Collected data:
────────────────────────────────────────

Context: an optimization exercise on an open-source flow, tuned for small area and a short achievable clock period. The choices shown serve that exercise and are no tape-out recipe.
RTL that was checked went through simulation tests only; none was proved equivalent to the original.

wip/willow:
// rs37_decoder
module rs37_decoder (
    input  wire         clk,
    input  wire         rst,
    input  wire         in_valid,
    input  wire [295:0] in_word,
    input  wire [2:0]   in_poison,
    output reg          out_valid,
    output reg  [255:0] out_data,
    output reg  [1:0]   out_result,
    output reg  [7:0]   out_sym_a,
    output reg  [7:0]   out_sym_b
);
    function [7:0] gf_mul;
        input [7:0] a;
        input [7:0] b;
        reg   [7:0] p;
        reg   [7:0] t;
        integer     i;
        begin
            p = 8'd0;
            t = a;
            for (i = 0; i < 8; i = i + 1) begin
                if (b[i])
                    p = p ^ t;
                t = {t[6:0], 1'b0} ^ (t[7] ? 8'h1D : 8'h00);
            end
            gf_mul = p;
        end
    endfunction
    function [7:0] gf_sq;
        input [7:0] a;
        begin
            gf_sq[0] = a[0] ^ a[4] ^ a[6] ^ a[7];
            gf_sq[1] = a[7];
            gf_sq[2] = a[1] ^ a[4] ^ a[5] ^ a[6];
            gf_sq[3] = a[4] ^ a[6];
            gf_sq[4] = a[2] ^ a[4] ^ a[5] ^ a[7];
            gf_sq[5] = a[5];
            gf_sq[6] = a[3] ^ a[5] ^ a[6];
            gf_sq[7] = a[6];
        end
    endfunction
    function [7:0] qsolve;
        input [7:0] a;
        begin
            qsolve[0] = 1'b0;
            qsolve[1] = a[0] ^ a[2] ^ a[4];
  ...
Settings: LEC_CHECK=0, CAP_MARGIN=20, CORE_MARGIN=2, CORE_UTILIZATION=50, PLACE_DENSITY=0.65, SLEW_MARGIN=20; clock period 25.0 ns.
standard.sh (not shown) runs the stock make flow with config.mk's settings and CLKGATE_MAP_FILE= SYNTH_SCRIPT=/design/flow/synth_recipe.tcl, a recipe that flattens the netlist after the stock synthesis.
==> flow/flow/run.sh <==
#!/bin/bash
# Own flow: the standard layout (standard.sh, with its standard synthesis)
# with these changes:
#  - the port buffers are buf_2 cells (ORFS's buffer_ports otherwise picks the
#    delay cell clkdlybuf4s50_1). Every port still gets its buffer;
#  - the delay cells (clkdlybuf4s*, dlygate*, dlymetal*) are added to the
#    platform's don't-use list, so that the resizer buffers long wires with
#    buf_* cells;
#  - timing repair (repair_timing, as in the standard flow) is asked for a
#    setup slack margin of OWN_SETUP_MARGIN ns against the design's
#    constraints, which are unchanged.
# The ORFS tools write their logs to orfs/logs; make's output is in flow_make.log.
set -euo pipefail
WORK=$(pwd)
DU=$(make -C "$FLOW_HOME" DESIGN_CONFIG=$WORK/config.mk WORK_HOME=$WORK/orfs print-DONT_USE_CELLS 2> $WORK/flow_dontuse.log | sed -n 's/^DONT_USE_CELLS: //p')
[ -n "$DU" ] || { echo "no DONT_USE_CELLS"; exit 1; }
for c in clkdlybuf4s15_1 clkdlybuf4s15_2 clkdlybuf4s18_1 clkdlybuf4s18_2 clkdlybuf4s25_1 \
         clkdlybuf4s25_2 clkdlybuf4s50_1 clkdlybuf4s50_2 dlygate4sd1_1 dlygate4sd2_1 \
         dlygate4sd3_1 dlymetal6s2s_1 dlymetal6s4s_1 dlymetal6s6s_1; do
  DU="$DU sky130_fd_sc_hd__$c"
done
bash standard.sh "DONT_USE_CELLS=$DU" \
  "BUFFER_PORTS_ARGS=-buffer_cell sky130_fd_sc_hd__buf_2" \
  SETUP_SLACK_MARGIN=${OWN_SETUP_MARGIN:-19.5} finish > $WORK/flow_make.log 2>&1
Every stage of the flow completed for wip/willow, and the final layout passed the timing, design-rule and antenna checks.
#### Input delta (wip/violet over wip/willow)
--- a/flow/flow/run.sh
+++ b/flow/flow/run.sh
@@ -1,4 +1,6 @@
 #!/bin/bash
-# Own flow: the standard layout (standard.sh, with its standard synthesis)
-# with these changes:
+# Own flow: the standard layout (standard.sh) with these changes:
+#  - synthesis maps the combinational logic with flow/abc.script (area-oriented
+#    mapping) instead of ORFS's abc_speed.script;
+#    the rest of the synthesis is synth_recipe.tcl unchanged (see synth.tcl);
 #  - the port buffers are buf_2 cells (ORFS's buffer_ports otherwise picks the
@@ -14,2 +16,4 @@
 WORK=$(pwd)
+export OWN_WORK=$WORK
+export OWN_ABC_SCRIPT=$WORK/flow/abc.script
 DU=$(make -C "$FLOW_HOME" DESIGN_CONFIG=$WORK/config.mk WORK_HOME=$WORK/orfs print-DONT_USE_CELLS 2> $WORK/flow_dontuse.log | sed -n 's/^DONT_USE_CELLS: //p')
@@ -21,4 +25,4 @@
 done
-bash standard.sh "DONT_USE_CELLS=$DU" \
+bash standard.sh SYNTH_SCRIPT=$WORK/flow/synth.tcl "DONT_USE_CELLS=$DU" \
   "BUFFER_PORTS_ARGS=-buffer_cell sky130_fd_sc_hd__buf_2" \
-  SETUP_SLACK_MARGIN=${OWN_SETUP_MARGIN:-19.5} finish > $WORK/flow_make.log 2>&1
+  SETUP_SLACK_MARGIN=${OWN_SETUP_MARGIN:-19} finish > $WORK/flow_make.log 2>&1
==> flow/flow/abc.script (new file) <==
strash
dch
map -a
==> flow/flow/synth.tcl (new file) <==
# The standard synthesis (synth_recipe.tcl, unchanged), with one difference: abc maps the
# combinational logic with flow/abc.script (area-oriented mapping)
# instead of ORFS's abc_speed.script. Flip-flops are mapped by dfflibmap as before.
proc abc {args} {
  set i [lsearch -exact $args -script]
  if {$i >= 0} { lset args [expr {$i + 1}] $::env(OWN_ABC_SCRIPT) }
  yosys abc {*}$args
}
source $::env(OWN_WORK)/synth_recipe.tcl
Findings:
wip/willow → wip/violet: core utilization went up 1.3 points; post-synthesis register bit count held; largest driver fanout on the critical path went down 1; smallest hold slack went up 0.011 ns. wip/willow leaves less setup margin than wip/violet.
diff inputs: wip/violet => wip/lagoon
--- a/flow/flow/run.sh
+++ b/flow/flow/run.sh
@@ -1,6 +1,4 @@
 #!/bin/bash
-# Own flow: the standard layout (standard.sh) with these changes:
-#  - synthesis maps the combinational logic with flow/abc.script (area-oriented
-#    mapping) instead of ORFS's abc_speed.script;
-#    the rest of the synthesis is synth_recipe.tcl unchanged (see synth.tcl);
+# Own flow: the standard layout (standard.sh, with its standard synthesis)
+# with these changes:
 #  - the port buffers are buf_2 cells (ORFS's buffer_ports otherwise picks the
@@ -16,4 +14,2 @@
 WORK=$(pwd)
-export OWN_WORK=$WORK
-export OWN_ABC_SCRIPT=$WORK/flow/abc.script
 DU=$(make -C "$FLOW_HOME" DESIGN_CONFIG=$WORK/config.mk WORK_HOME=$WORK/orfs print-DONT_USE_CELLS 2> $WORK/flow_dontuse.log | sed -n 's/^DONT_USE_CELLS: //p')
@@ -25,4 +21,4 @@
 done
-bash standard.sh SYNTH_SCRIPT=$WORK/flow/synth.tcl "DONT_USE_CELLS=$DU" \
+bash standard.sh "DONT_USE_CELLS=$DU" \
   "BUFFER_PORTS_ARGS=-buffer_cell sky130_fd_sc_hd__buf_2" \
-  SETUP_SLACK_MARGIN=${OWN_SETUP_MARGIN:-19} finish > $WORK/flow_make.log 2>&1
+  SETUP_SLACK_MARGIN=${OWN_SETUP_MARGIN:-18.5} finish > $WORK/flow_make.log 2>&1
removed: flow/flow/abc.script
removed: flow/flow/synth.tcl
==> summary.txt <==
Compared wip/lagoon vs wip/violet, and post-synthesis instance area is up in wip/lagoon. wip/lagoon reached the end of the flow, and the finished layout is clean on the timing, design-rule and antenna checks. When the final numbers for wip/violet and wip/lagoon were put side by side, the post-route worst setup slack turned out to be smaller in wip/lagoon. Between wip/lagoon and wip/violet, it is wip/lagoon whose ratio of cells with drive above 1 in the final layout is lower, by 5.5 points. Well-tap cell count, wip/violet and wip/lagoon, lower one = wip/violet.
Edits applied to the flow inputs when going from wip/lagoon to wip/juniper:
--- a/flow/flow/run.sh
+++ b/flow/flow/run.sh
@@ -23,2 +23,2 @@
   "BUFFER_PORTS_ARGS=-buffer_cell sky130_fd_sc_hd__buf_2" \
-  SETUP_SLACK_MARGIN=${OWN_SETUP_MARGIN:-18.5} finish > $WORK/flow_make.log 2>&1
+  SETUP_SLACK_MARGIN=${OWN_SETUP_MARGIN:-19} finish > $WORK/flow_make.log 2>&1
==> summary.txt <==
Total global-route track usage: wip/juniper vs wip/lagoon up 0.65 points. [wip/juniper] number of buffers added for setup after CTS rose 11 relative to wip/lagoon. wip/lagoon → wip/juniper: first-pass GRT wire length went up, minimum clock period went down. Layout-stage area growth over the synthesis result: wip/juniper > wip/lagoon. On area of combinational cells with multiple inputs: between wip/lagoon and wip/juniper, it ends up higher for wip/juniper. [wip/juniper] detailed-route wire length rose 5200 µm relative to wip/lagoon. wip/juniper — critical path depth 1 higher, wip/lagoon as reference. Taking wip/lagoon as the reference point, the final critical-path share of the clock period of wip/juniper falls by 1.4 points.

* * *

rs37_decoder, a different RTL version from the one above (not shown whole).
For scale: ~7800 cells after synthesis, about 880 flip-flops, about 580 I/O pins, ~0.072 mm² of cells after synthesis.
==> flow/config.mk <==
export PLATFORM = sky130hd
export DESIGN_NAME = rs37_decoder
export DESIGN_NICKNAME = rs37_decoder
export VERILOG_FILES = /design/flow/design.v
export SDC_FILE = /design/flow/constraint.sdc
export NUM_CORES = 4
export LEC_CHECK = 0
export CAP_MARGIN = 60
export CORE_MARGIN = 2
export CORE_UTILIZATION = 40
export PLACE_DENSITY = 0.6
export SLEW_MARGIN = 80
==> flow/constraint.sdc <==
create_clock -name core_clock -period 25.0 [get_ports {clk}]
set_input_delay 5.0000 -clock core_clock [delete_from_list [all_inputs] [get_ports {clk}]]
set_output_delay 5.0000 -clock core_clock [all_outputs]
set_load 0.01 [all_outputs]
run.sh (not shown) runs the stock make flow with config.mk's settings and CLKGATE_MAP_FILE= SYNTH_SCRIPT=/design/flow/synth_recipe.tcl, a recipe that flattens the netlist after the stock synthesis.
Stock flow here: none of the scripts above is used.
Then changed:
Settings changed: CAP_MARGIN 60 to 20, SLEW_MARGIN 80 to 20.
Effect:
- The changed run passed the timing, design-rule and antenna checks
- die area stays the same
- worst hold slack gains 8.0 ps
- first-iteration DRC count increases by 3.3%
- area after synthesis does not change
- cell area decreases by 19%
- synthesized cell count stays the same
- routed wire length decreases by 2.4%
- core utilization decreases by 11 points
No run of this note included a check of the RTL's function; only the layout flow was run.

## what the ideal ports hide
In the flow no input, the clock included, has a driving cell. The finished layouts below were timed again as built, in two steps.
Step 1 assumes that a clkbuf_16 drives the clock port and a buf_2 every other input.
Step 2 moves the port delays by t, midway between the first and last clock arrival at a register: inputs arrive t later, outputs are due t later. That takes back most of the time a late clock gives input paths.
Slacks: no drivers / after step 1 / after step 2; pairs: no drivers / after step 1.
run | t (ns) | setup WS [ns] | worst hold slack (ns) | clock arrival spread, ns | slew at the worst register clock pin (ns)
wip/willow | 0.893 | 18.597 / 18.498 / 19.318 | 0.290 / 0.290 / 0.290 | 0.080 / 0.081 | 0.09 / 0.09
wip/violet | 0.855 | 18.604 / 18.518 / 18.824 | 0.301 / 0.301 / 0.301 | 0.073 / 0.073 | 0.08 / 0.08
wip/lagoon | 0.889 | 18.137 / 18.137 / 18.137 | 0.291 / 0.291 / 0.291 | 0.075 / 0.075 | 0.08 / 0.08
wip/juniper | 0.890 | 18.499 / 18.491 / 18.499 | 0.291 / 0.291 / 0.291 | 0.074 / 0.074 | 0.09 / 0.09
the first run of note 2 | 0.823 | 13.620 / 13.620 / 13.620 | 0.332 / 0.332 / 0.332 | 0.065 / 0.065 | 0.07 / 0.07
the second run of note 2 | 0.827 | 13.777 / 13.777 / 13.777 | 0.340 / 0.340 / 0.340 | 0.091 / 0.091 | 0.08 / 0.08
After both steps every run listed still meets setup and hold.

────────────────────────────────────────

### Assignment
Repeat word for word the lines above that run from the line containing "- first-iteration DRC count increases by 3.3%" through the line containing "Slacks: no drivers", both ends included, and nothing else.

### Answer section
- first-iteration DRC count increases by 3.3%
- area after synthesis does not change
- cell area decreases by 19%
- synthesized cell count stays the same
- routed wire length decreases by 2.4%
- core utilization decreases by 11 points
No run of this note included a check of the RTL's function; only the layout flow was run.

## what the ideal ports hide
In the flow no input, the clock included, has a driving cell. The finished layouts below were timed again as built, in two steps.
Step 1 assumes that a clkbuf_16 drives the clock port and a buf_2 every other input.
Step 2 moves the port delays by t, midway between the first and last clock arrival at a register: inputs arrive t later, outputs are due t later. That takes back most of the time a late clock gives input paths.
Slacks: no drivers / after step 1 / after step 2; pairs: no drivers / after step 1.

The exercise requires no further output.